氧还原碳基非贵金属电催化剂研究进展

A Review of Carbon-based Non-noble Catalysts for Oxygen Reduction Reaction

质子交换膜燃料电池是一种直接将化学能转化为电能的能量转换装置,具有环境友好、能量密度高、转化效率高等优点,能够应用于便携能源及燃料电池电动车领域.但燃料电池阴极氧还原需要大量的铂基催化剂,铂价格昂贵、储量有限、易中毒的缺点限制了它的实际应用.因此,开发低成本、高活性、高稳定性的阴极非贵金属催化剂将能够显著推动质子交换膜燃料电池的大规模商业化应用.其中碳基非贵金属催化剂作为最有可能替代铂的氧还原催化剂,引起了广泛的研究.基于此,本文首先简单介绍了氧还原的机理;其次将碳基非贵金属催化剂分为过渡金属氮碳催化剂和非金属掺杂碳催化剂,对它们在材料制备和活性中心的研究进行了总结和讨论;最后,报道了碳基非贵金属催化剂在质子交换膜燃料电池单电池中的应用进展.

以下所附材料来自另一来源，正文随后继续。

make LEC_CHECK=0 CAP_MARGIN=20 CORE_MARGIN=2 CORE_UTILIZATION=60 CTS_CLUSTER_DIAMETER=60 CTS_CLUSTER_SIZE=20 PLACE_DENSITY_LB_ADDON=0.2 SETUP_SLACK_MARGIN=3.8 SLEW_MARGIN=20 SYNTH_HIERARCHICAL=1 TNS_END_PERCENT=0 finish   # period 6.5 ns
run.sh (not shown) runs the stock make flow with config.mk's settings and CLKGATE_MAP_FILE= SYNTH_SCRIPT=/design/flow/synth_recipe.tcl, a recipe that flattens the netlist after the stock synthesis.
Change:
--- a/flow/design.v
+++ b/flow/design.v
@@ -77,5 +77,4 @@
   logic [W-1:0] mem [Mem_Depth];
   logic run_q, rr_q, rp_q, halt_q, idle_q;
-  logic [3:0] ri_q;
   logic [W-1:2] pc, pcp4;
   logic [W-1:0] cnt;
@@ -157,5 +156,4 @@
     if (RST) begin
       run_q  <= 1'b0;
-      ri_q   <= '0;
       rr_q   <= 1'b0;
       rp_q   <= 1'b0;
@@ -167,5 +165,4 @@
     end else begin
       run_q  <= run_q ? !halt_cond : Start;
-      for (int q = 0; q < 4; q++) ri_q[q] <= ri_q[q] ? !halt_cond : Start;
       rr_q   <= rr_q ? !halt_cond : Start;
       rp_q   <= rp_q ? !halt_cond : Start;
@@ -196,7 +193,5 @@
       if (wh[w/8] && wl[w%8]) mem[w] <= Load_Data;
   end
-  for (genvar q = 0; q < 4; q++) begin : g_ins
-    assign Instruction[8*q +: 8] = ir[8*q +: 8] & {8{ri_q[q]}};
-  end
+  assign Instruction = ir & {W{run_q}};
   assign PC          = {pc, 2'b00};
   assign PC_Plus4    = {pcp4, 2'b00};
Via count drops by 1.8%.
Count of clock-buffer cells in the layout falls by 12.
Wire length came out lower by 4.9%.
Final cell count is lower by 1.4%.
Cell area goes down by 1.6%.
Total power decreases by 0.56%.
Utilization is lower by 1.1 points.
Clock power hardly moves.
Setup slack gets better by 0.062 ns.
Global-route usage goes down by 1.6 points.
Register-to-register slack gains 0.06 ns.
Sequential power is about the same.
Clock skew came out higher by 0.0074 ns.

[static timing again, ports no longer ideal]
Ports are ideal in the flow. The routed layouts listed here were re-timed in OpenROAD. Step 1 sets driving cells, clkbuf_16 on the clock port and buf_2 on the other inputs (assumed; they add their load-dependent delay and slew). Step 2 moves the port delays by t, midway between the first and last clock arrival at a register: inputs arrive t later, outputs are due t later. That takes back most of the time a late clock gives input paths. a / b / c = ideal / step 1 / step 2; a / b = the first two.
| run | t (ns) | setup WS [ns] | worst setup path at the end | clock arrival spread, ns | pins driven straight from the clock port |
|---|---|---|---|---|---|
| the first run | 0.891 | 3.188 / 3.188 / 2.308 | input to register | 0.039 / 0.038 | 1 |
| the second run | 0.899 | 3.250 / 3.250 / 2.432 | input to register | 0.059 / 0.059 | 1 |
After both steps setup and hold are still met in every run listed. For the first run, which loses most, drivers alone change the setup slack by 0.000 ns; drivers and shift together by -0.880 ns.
What follows belongs to an exercise in optimizing a design on an open flow for small area; a production flow would make more cautious choices. RTL that was checked went through simulation tests only; none was proved equivalent to the original. Power and IR drop assume default switching activity.

Design cam_if_top, start of the top module:
module cam_if_top (
    input  logic                   s_cam_clk_dft,
    input  logic                   rstn_i,
    input  logic                   cfg_valid_i,
    input  logic                   cfg_rwn_i,
    input  cam_cfg_pkg::cfg_addr_e cfg_addr_i,
    input  cam_cfg_pkg::cfg_word_t cfg_data_i,
    output cam_cfg_pkg::cfg_word_t cfg_data_o,
    output logic                   cfg_ready_o,
    input  cam_pix_pkg::pix_byte_t cam_data_i,
    input  logic                   cam_hsync_i,
    input  logic                   cam_vsync_i,
    output cam_pix_pkg::out_word_t data_o,
    output logic                   data_valid_o,
    input  logic                   data_ready_i,
    output logic                   frame_evt_o
);
    logic [31:0] r_glob;
    logic [31:0] r_ll;
    logic [31:0] r_ur;
    logic [31:0] r_size;
    logic [31:0] r_filter;
    logic        r_vsync_pol;
    logic [2:0]  r_rsel;      
    logic [15:0] r_dcl;       
    logic        s_wr;
    assign s_wr = cfg_valid_i & ~cfg_rwn_i;
    always_ff @(posedge s_cam_clk_dft or negedge rstn_i) begin
        if (!rstn_i) begin
            r_glob      <= '0;
            r_ll        <= '0;
            r_ur        <= '0;
            r_size      <= '0;
            r_filter    <= '0;
            r_vsync_pol <= 1'b0;
        end else if (s_wr) begin
            case (cfg_addr_i)
                5'd0: r_glob      <= cfg_data_i;
                5'd1: r_ll        <= cfg_data_i;
                5'd2: r_ur        <= cfg_data_i;
                5'd3: r_size      <= cfg_data_i;
                5'd4: r_filter    <= cfg_data_i;
                5'd5: r_vsync_pol <= cfg_data_i[0];
                default: ;
            endcase
        end
    end
    always_ff @(posedge s_cam_clk_dft or negedge rstn_i) begin
        if (!rstn_i) begin
            cfg_ready_o <= 1'b0;
            r_rsel      <= 3'd0;
        end else begin
            cfg_ready_o <= cfg_valid_i;
            if (cfg_valid_i && cfg_rwn_i && cfg_addr_i[4:3] == 2'b00 && cfg_addr_i[2:0] != 3'd7)
                r_rsel <= (cfg_addr_i[2:0] == 3'd0) ? 3'd7 : cfg_addr_i[2:0];
            else
                r_rsel <= 3'd0;
        end
    end
    always_comb begin
  ...
clock: 8.0 ns
lec_check: 0
abc_area: 1
cap_margin: 20
core_margin: 2
core_utilization: 60
cts_cluster_diameter: 100
cts_cluster_size: 24
slew_margin: 20
run.sh (not shown) runs the stock make flow with config.mk's settings and CLKGATE_MAP_FILE= SYNTH_SCRIPT=/design/flow/synth_recipe.tcl, a recipe that flattens the netlist after the stock synthesis.
Next try:
--- a/flow/design.v
+++ b/flow/design.v
@@ -495,57 +495,19 @@
 wire t_444 = t_446 ^ t_371;
 wire t_445 = (t_407 & t_409) | (t_446 & t_371);
 wire t_449 = t_410 ^ t_412;
 wire t_447 = t_449 ^ t_377;
 wire t_448 = (t_410 & t_412) | (t_449 & t_377);
 wire t_452 = t_413 ^ t_375;
 wire t_450 = t_452 ^ t_378;
 wire t_451 = (t_413 & t_375) | (t_452 & t_378);
-wire t_453 = t_415 ^ t_89;
-wire t_454 = t_415 & t_89;
-wire t_457 = t_416 ^ t_417;
-wire t_455 = t_457 ^ t_454;
-wire t_456 = (t_416 & t_417) | (t_457 & t_454);
-wire t_460 = t_418 ^ t_420;
-wire t_458 = t_460 ^ t_456;
-wire t_459 = (t_418 & t_420) | (t_460 & t_456);
-wire t_463 = t_421 ^ t_423;
-wire t_461 = t_463 ^ t_459;
-wire t_462 = (t_421 & t_423) | (t_463 & t_459);
-wire t_466 = t_424 ^ t_426;
-wire t_464 = t_466 ^ t_462;
-wire t_465 = (t_424 & t_426) | (t_466 & t_462);
-wire t_469 = t_427 ^ t_429;
-wire t_467 = t_469 ^ t_465;
-wire t_468 = (t_427 & t_429) | (t_469 & t_465);
-wire t_472 = t_430 ^ t_432;
-wire t_470 = t_472 ^ t_468;
-wire t_471 = (t_430 & t_432) | (t_472 & t_468);
-wire t_475 = t_433 ^ t_435;
-wire t_473 = t_475 ^ t_471;
-wire t_474 = (t_433 & t_435) | (t_475 & t_471);
-wire t_478 = t_436 ^ t_438;
-wire t_476 = t_478 ^ t_474;
-wire t_477 = (t_436 & t_438) | (t_478 & t_474);
-wire t_481 = t_439 ^ t_441;
-wire t_479 = t_481 ^ t_477;
-wire t_480 = (t_439 & t_441) | (t_481 & t_477);
-wire t_484 = t_442 ^ t_444;
-wire t_482 = t_484 ^ t_480;
-wire t_483 = (t_442 & t_444) | (t_484 & t_480);
-wire t_487 = t_445 ^ t_447;
-wire t_485 = t_487 ^ t_483;
-wire t_486 = (t_445 & t_447) | (t_487 & t_483);
-wire t_490 = t_448 ^ t_450;
-wire t_488 = t_490 ^ t_486;
-wire t_489 = (t_448 & t_450) | (t_490 & t_486);
-wire t_491 = t_451 ^ t_489;
-wire t_492 = t_451 & t_489;
-assign s_sum = {t_491, t_488, t_485, t_482, t_479, t_476, t_473, t_470, t_467, t_464, t_461, t_458, t_455, t_453, t_81};
+wire [14:0] row_a = {t_451, t_448, t_445, t_442, t_439, t_436, t_433, t_430, t_427, t_424, t_421, t_418, t_416, t_415, t_81};
+wire [14:0] row_b = {1'b0, t_450, t_447, t_444, t_441, t_438, t_435, t_432, t_429, t_426, t_423, t_420, t_417, t_89, 1'b0};
+assign s_sum = (row_a + row_b);
 endmodule
 module cam_if_top (
     input  logic                   s_cam_clk_dft,
     input  logic                   rstn_i,
     input  logic                   cfg_valid_i,
     input  logic                   cfg_rwn_i,
     input  cam_cfg_pkg::cfg_addr_e cfg_addr_i,
     input  cam_cfg_pkg::cfg_word_t cfg_data_i,
Effect: Wire length is lower by 1.7%; worst hold slack got worse by 0.0062 ns; global-route usage is lower by 0.78 points; cell count is about the same; sequential power stays flat; flip-flop and latch count stays the same; register-to-register slack improved by 0.71 ns; total power is lower by 1.5%; design area is lower by 1.3%.
The RTL of the first run of this note was laid out without a check of its function.

==> re-timing with driven ports <==
The results above use ideal ports. As a check the final layouts listed here were re-extracted and re-timed, cells and wires unchanged. Step 1 sets driving cells, clkbuf_16 on the clock port and buf_2 on the other inputs (assumed; they add their load-dependent delay and slew). Step 2 moves the port delays by t, midway between the first and last clock arrival at a register: inputs arrive t later, outputs are due t later. That takes back most of the time a late clock gives input paths. Three values: no drivers, after step 1, after step 2; two values: the first two.
run | t, ns | slack for setup (ns) | latest minus earliest clock arrival (ns) | worst register clock-pin slew, ns | worst data-port slew with drivers (ns)
the first run | 0.573 | 0.256 / 0.256 / 0.256 | 0.027 / 0.027 | 0.10 / 0.10 | 0.05
the second run | 0.580 | 0.963 / 0.963 / 0.963 | 0.040 / 0.040 | 0.10 / 0.10 | 0.06
After both steps every run listed still meets setup and hold.
Context: an optimization exercise on an open-source flow, tuned for small area, a short achievable clock period and few clock cycles per item. The choices shown serve that exercise and are no tape-out recipe. Power is estimated from default activity; no workload was simulated.

main:
==> module pdec_bsel, before the edit <==
module pdec_bsel (
  input  logic [31:0] d,
  input  logic [4:0]  s,
  output logic        y
);
  logic [3:0] lo;
  logic [7:0] hi;
  logic [7:0] grp;
  always_comb begin
    for (int k = 0; k < 4; k++) lo[k] = (s[1:0] == 2'(k));
    for (int k = 0; k < 8; k++) hi[k] = (s[4:2] == 3'(k));
    for (int g = 0; g < 8; g++) grp[g] = |(d[4*g +: 4] & lo);
    y = |(grp & hi);
  end
endmodule
Background: an optimization exercise with open tools, aiming at small area. Do not read the settings as production practice.
Function was checked by simulation only, so behaviour that the tests miss may differ from the original.

==> trial 67: inputs <==
Design id_exe_core, start of the top module:
module id_exe_core #(
    parameter int XLEN  = 32,
    parameter int NREGS = 32
) (
    input  logic            clk,
    input  logic            rst,
    input  logic [XLEN-1:0] pc_in,
    input  logic [XLEN-1:0] instr,
    input  logic [XLEN-1:0] wb_data,
    input  logic [4:0]      wb_dest,
    input  logic            wb_we,
    output logic            br_taken,
    output logic [XLEN-1:0] br_addr,
    output logic [XLEN-1:0] alu_result,
    output logic [XLEN-1:0] st_val,
    output logic [4:0]      dest,
    output logic            mem_r_en,
    output logic            mem_w_en,
    output logic            wb_en,
    output logic            [XLEN-1:0] pc_out
);
==> module g_carry, before the edit <==
module g_carry #(parameter int N = 32) (
    input  logic         i_ci,
    input  logic [N-1:0] i_gx,
    input  logic [N-1:0] i_px,
    output logic [N-1:0] o_cx
);
    logic [N:0] cx;
    genvar k;
    assign cx[0] = i_ci;
    for (k = 0; k < N; k = k + 1) begin : g_st
        if (k % 2 == 0) begin : g_e
            g_aoi21 u (.a(i_px[k]), .b(cx[k]), .c(i_gx[k]), .y(cx[k + 1]));
        end else begin : g_o
            g_oai21 u (.a(i_px[k]), .b(cx[k]), .c(i_gx[k]), .y(cx[k + 1]));
        end
    end
    assign o_cx = cx[N-1:0];
endmodule
Source: an optimization exercise on an open RTL-to-GDS flow (aim: small area). Production flows keep margins and buffers that such runs may drop. The RTL was checked by simulation tests, not by an equivalence proof against the original design. No driver is modelled on the clock port, so clocking that relies on it looks cheaper here than on a real chip. No activity file was given, so power comes from the tool's default toggle rates.

==> module conv_acc, before the edit <==
module conv_acc
(
    input  logic        clk,
    input  logic        arst_n,
    input  logic        wb_cyc,
    input  logic        wb_stb,
    input  logic        wb_we,
    input  logic [1:0]  wb_adr,
    input  logic [31:0] wb_dat_i,
    output logic        wb_ack,
    output logic [31:0] wb_dat_o
);
    logic        ack;
    logic        access;
    logic        wr_operand;
    logic        rd_result;
    logic        wr_clear;
    logic        push;
    logic        pop;
    logic        res_pop;
    logic        op_full;
    logic        op_empty_bus;
    logic        op_empty_pe;
    logic        res_empty;
    logic [3:0]  bus_lvl;
    logic [3:0]  credit;
    logic [1:0]  push_d;
    logic [4:0]  pop_d;
    logic [1:0]  rpop_d;
    logic [1:0]  pop_2;
    logic        push_2;
    logic        rpop_2;
    logic [2:0]  pe_lag;
    logic [2:0]  res_lag;
    logic        overflow;
    logic        underflow;
    logic        stat_q;
    logic        hit_q;
    logic [3:0]  count;
    logic [15:0] mem [16];
    logic [15:0] sel;
    logic [15:0] rdata;
    logic [15:0] result;
    assign access     = wb_cyc && wb_stb && !ack;
    assign wr_operand = access && wb_we && (wb_adr == 2'd0);
    assign rd_result  = access && !wb_we && (wb_adr == 2'd1);
    assign wr_clear   = access && wb_we && (wb_adr == 2'd3);
    assign pop_2   = {1'b0, pop_d[0]} + {1'b0, pop_d[1]};
    assign push_2  = push_d[0] | push_d[1];
    assign rpop_2  = rpop_d[0] | rpop_d[1];
    assign pe_lag  = {1'b0, pop_2} + {2'd0, push_2};
    assign res_lag = {1'b0, pop_2} + {2'd0, pop_d[2]} + {2'd0, pop_d[3]}
                   + {2'd0, pop_d[4]} + {2'd0, rpop_2};
    assign op_full      = bus_lvl[3];
    assign op_empty_bus = (bus_lvl == 4'd0);
    assign op_empty_pe  = (bus_lvl == {1'b0, pe_lag});
    assign res_empty    = (credit == {1'b0, res_lag});
    assign push    = wr_operand && !op_full;
    assign pop     = !op_empty_pe && !credit[3];
    assign res_pop = rd_result && !res_empty;
    assign hit_q   = rpop_d[0];
    assign count   = bus_lvl + credit - {2'd0, pop_2};
    always_ff @(posedge clk or negedge arst_n) begin
        if (!arst_n) begin
            ack     <= 1'b0;
            push_d  <= '0;
            pop_d   <= '0;
            rpop_d  <= '0;
            bus_lvl <= '0;
            credit  <= '0;
        end else begin
            ack     <= access;
            push_d  <= {push_d[0], push};
            pop_d   <= {pop_d[3:0], pop};
            rpop_d  <= {rpop_d[0], res_pop};
            bus_lvl <= bus_lvl + {3'd0, push} - {3'd0, pop_d[1]};
            credit  <= credit + {3'd0, pop} - {3'd0, rpop_d[1]};
        end
    end
    always_ff @(posedge clk) begin
        stat_q <= access && !wb_we && (wb_adr == 2'd2);
    end
    always_ff @(posedge clk or negedge arst_n) begin
        if (!arst_n) begin
            overflow  <= 1'b0;
            underflow <= 1'b0;
        end else if (wr_clear) begin
            overflow  <= 1'b0;
            underflow <= 1'b0;
        end else begin
            if (wr_operand && op_full) begin
                overflow <= 1'b1;
            end
            if (rd_result && res_empty) begin
                underflow <= 1'b1;
            end
        end
    end
    conv_mac u_mac (
        .a      (wb_dat_i[7:0]),
        .b      (wb_dat_i[15:8]),
        .p      (wb_dat_i[31:16]),
        .result (result)
    );
    always_ff @(posedge clk) begin
        if (push) begin
            mem[0] <= result;
            for (int i = 1; i < 16; i++) begin
                mem[i] <= mem[i - 1];
            end
        end
    end
    always_comb begin
        for (int i = 0; i < 16; i++) begin
            sel[i] = hit_q && (count == 4'(i + 1));
        end
    end
    always_comb begin
        rdata = '0;
        for (int i = 0; i < 16; i++) begin
            rdata = rdata | (mem[i] & {16{sel[i]}});
        end
    end
    assign wb_ack = ack;
    always_comb begin
        wb_dat_o       = '0;
        wb_dat_o[15:0] = rdata;
        wb_dat_o[3:0]  = rdata[3:0]
                       | ({4{stat_q}} & {!res_empty, op_empty_bus, underflow, overflow});
    end
endmodule
Settings: LEC_CHECK=0, CAP_MARGIN=20, CORE_MARGIN=2, CORE_UTILIZATION=70, SLEW_MARGIN=20; clock period 7.0 ns.
standard.sh (not shown) runs the stock make flow with config.mk's settings and CLKGATE_MAP_FILE= SYNTH_SCRIPT=/design/flow/synth_recipe.tcl, a recipe that flattens the netlist after the stock synthesis.
==> flow/flow/run.sh <==
#!/bin/bash
# The standard layout (standard.sh) with these changes:
#  - synthesis maps adders without the Kogge-Stone carry map and skips the
#    early ABC pass inside yosys synth, so the explicit adder tree is
#    extracted into full/half adder cells as written;
#  - the final ABC mapping uses an area-oriented script (flow/area.abc);
#  - ports are buffered with the smallest buffer instead of a delay buffer;
#  - clock tree: small clock buffers, small sink clusters, no dummy loads;
#  - the constant-zero outputs share one tie cell (from synthesis) instead of one each;
#  - no setup repair at floorplan (ideal clocks there), later stages still repair.
# make's full output is in flow.log, each step's in orfs/logs.
set -uo pipefail
here=$PWD
export SYNTH_OPERATIONS_ARGS="-noabc"
export BUFFER_PORTS_ARGS="-buffer_cell sky130_fd_sc_hd__buf_1"
export FLOW_SYNTH_TCL=$here/synth_recipe.tcl
export MY_ABC_SCRIPT=$here/flow/area.abc
export SKIP_REPAIR_TIE_FANOUT=1
export REMOVE_ABC_BUFFERS=1
export CTS_ARGS="-sink_clustering_enable -repair_clock_nets -dont_use_dummy_load -buf_list sky130_fd_sc_hd__clkbuf_4 -sink_clustering_size 10 -sink_clustering_max_diameter 35"
sed "s#SYNTH_SCRIPT=[^ ]*#SYNTH_SCRIPT=$here/flow/my_synth.tcl#" standard.sh > my_standard.sh
bash my_standard.sh > flow.log 2>&1
==> flow/flow/area.abc <==
&get -n
&st
&dch
&nf -R 1000
&put
==> flow/flow/my_synth.tcl <==
# Wraps the standard flow's synthesis script; only the final ABC mapping script changes
# (area-oriented &dch/&nf mapping of the combinational logic). Registers,
# their names and cell types are left exactly as the standard synthesis.
proc abc {args} {
  set i [lsearch -exact $args -script]
  if {$i >= 0} { lset args [expr {$i + 1}] $::env(MY_ABC_SCRIPT) }
  yosys abc {*}$args
}
source $::env(FLOW_SYNTH_TCL)
Rerun with:
--- a/flow/design.v
+++ b/flow/design.v
@@ -373,12 +373,8 @@
         for (int i = 0; i < 16; i++) begin
             rdata = rdata | (mem[i] & {16{sel[i]}});
         end
     end
-    assign wb_ack = ack;
-    always_comb begin
-        wb_dat_o       = '0;
-        wb_dat_o[15:0] = rdata;
-        wb_dat_o[3:0]  = rdata[3:0]
-                       | ({4{stat_q}} & {!res_empty, op_empty_bus, underflow, overflow});
-    end
+    assign wb_ack   = ack;
+    assign wb_dat_o = {16'd0, rdata[15:4],
+                       rdata[3:0] | ({4{stat_q}} & {!res_empty, op_empty_bus, underflow, overflow})};
 endmodule
Effect: Global-route usage grows by 0.65 points. Non-clock buffer count grows by 1. Power grows by 2.1%. Setup slack loses 0.051 ns. Critical path depth does not change. Sequential cell count is unchanged. Worst hold slack loses 0.0090 ns. Combinational power grows by about 4%.

[static timing again, ports no longer ideal]
The results above use ideal ports. As a check the final layouts listed here were re-extracted and re-timed, cells and wires unchanged.
Step 1 assumes that a clkbuf_16 drives the clock port and a buf_2 every other input.
Step 2 times the ports against the registers' clock, not the clock port: input delays grow and output delays shrink by t, the midpoint of the rising clock arrivals with the driver on.
a / b / c = ideal ports / drivers / drivers and shift; a / b = the first two.
run | t (ns) | slack for setup (ns) | hold WS [ns] | latest minus earliest clock arrival (ns) | slew at the worst register clock pin (ns)
the first run | 0.617 | 0.239 / 0.250 / -0.367 | 0.394 / 0.394 / 0.394 | 0.087 / 0.087 | 0.11 / 0.11
the second run | 0.617 | 0.188 / 0.200 / -0.417 | 0.385 / 0.385 / 0.385 | 0.104 / 0.104 | 0.10 / 0.10
With both steps, setup timing fails in the first run and the second run, where it was met with ideal ports. For the first run, which loses most, drivers alone change the setup slack by +0.011 ns; drivers and shift together by -0.606 ns.
From an optimization exercise on the open Yosys and OpenROAD flow, aimed at small area, a short achievable clock period and few clock cycles per item; shortcuts taken in it are not production practice.
The RTL was checked by simulation tests, not by an equivalence proof against the original design.
Power is estimated from default activity; no workload was simulated.

--- design/flow/config.mk ---
export PLATFORM = sky130hd
export DESIGN_NAME = softmax_normalizer
export DESIGN_NICKNAME = softmax_normalizer
export VERILOG_FILES = /design/flow/design.v
export SDC_FILE = /design/flow/constraint.sdc
export NUM_CORES = 4
export LEC_CHECK = 0
export ABC_CLOCK_PERIOD_IN_PS = 3000
export CAP_MARGIN = 20
export CELL_PAD_IN_SITES_DETAIL_PLACEMENT = 1
export CORE_MARGIN = 2
export CORE_UTILIZATION = 40
export CTS_BUF_LIST = sky130_fd_sc_hd__clkbuf_16
export CTS_CLUSTER_DIAMETER = 80
export CTS_CLUSTER_SIZE = 20
export PLACE_DENSITY = 0.45
export SLEW_MARGIN = 20
--- design/flow/standard.sh ---
#!/bin/bash
# synth_recipe.tcl (not shown) runs the flow's synth.tcl, then flattens the netlist and writes it again
# the make line also repeats each setting of config.mk as NAME=value (left out here)
make -C /OpenROAD-flow-scripts/flow DESIGN_CONFIG=/design/flow/config.mk WORK_HOME=/design/flow/orfs CLKGATE_MAP_FILE= SYNTH_SCRIPT=/design/flow/synth_recipe.tcl "${@:-finish}"
--- design/flow/flow/run.sh ---
#!/bin/bash
# The standard layout (the standard.sh, standard synthesis unchanged), with
#  - every input and output port buffered by the smallest buffer (buf_1)
#    instead of the tool's default pick; the resizer still upsizes any port
#    buffer that needs more drive;
#  - repair_timing asked for a setup margin of 7.6 ns, so that it keeps
#    sizing and buffering paths until they are 7.6 ns inside the 11 ns clock.
# The SDC (clock period, I/O delays, loads) is the standard flow's, unchanged.
set -euo pipefail
export BUFFER_PORTS_ARGS="-buffer_cell sky130_fd_sc_hd__buf_1"
export SETUP_SLACK_MARGIN=7.6
bash standard.sh > make.log 2>&1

Proton exchange membrane fuel cells（PEMFCs） that directly convert chemical energy into electrical energy can be applied to portable power and fuel cell electric vehicles, due to their advantages such as environment-friendliness, high power density and high convert efficiency. However, the high loading of Pt-based catalysts on the cathode oxygen reduction reaction（ORR） hinder the commercial application of PEMFCs for the high price, resource shortage and easy poisoning of Pt. Thus, developing inexpensive, high performance and durability non-noble metal cathode catalysts will promote the large-scale commercialization of PEMFCs. As the most likely alternative to Pt, carbon-based non-noble ORR catalysts have been widely studied. In this review, firstly, the electrocatalytic mechanism for ORR is simply introduced. Secondly, the carbon-based non-noble ORR catalysts are divided into transition metal-nitrogen-carbon compounds（M-N-C） and non-metal heteroatom-doped carbon catalysts; the researches of material preparations and active sites are summarized and discussed. Thirdly, the applications of carbon-based non-noble ORR catalysts in PEMFC are reviewed. Although great progress has been achieved in this area of research and development, there are still some challenges for carbon-based non-noble ORR catalysts. Firstly, the ORR electrocatalytic mechanism isn＇t clear, especially carbon-based non-noble catalysts. Secondly, the ORR active sites of carbon-based non-noble catalysts remain controversial, which can be mainly divided into the transition metal coordination compounds, the doped heteroatom, the filled metal and the defect sites. Thirdly, the actual activity and stability of carbon-based non-noble catalysts are still below the PEMFC target. In summary, the future research directions on carbon-based non-noble catalysts for PEMFC applications would be proposed as follows：（1） fundamentally understanding the ORR mechanisms and their relationship with catalyst active site structures and composition using both theoretical calculations and experimental approaches;（2） improving catalyst activity and stability to satisfy the practical application of PEMFC.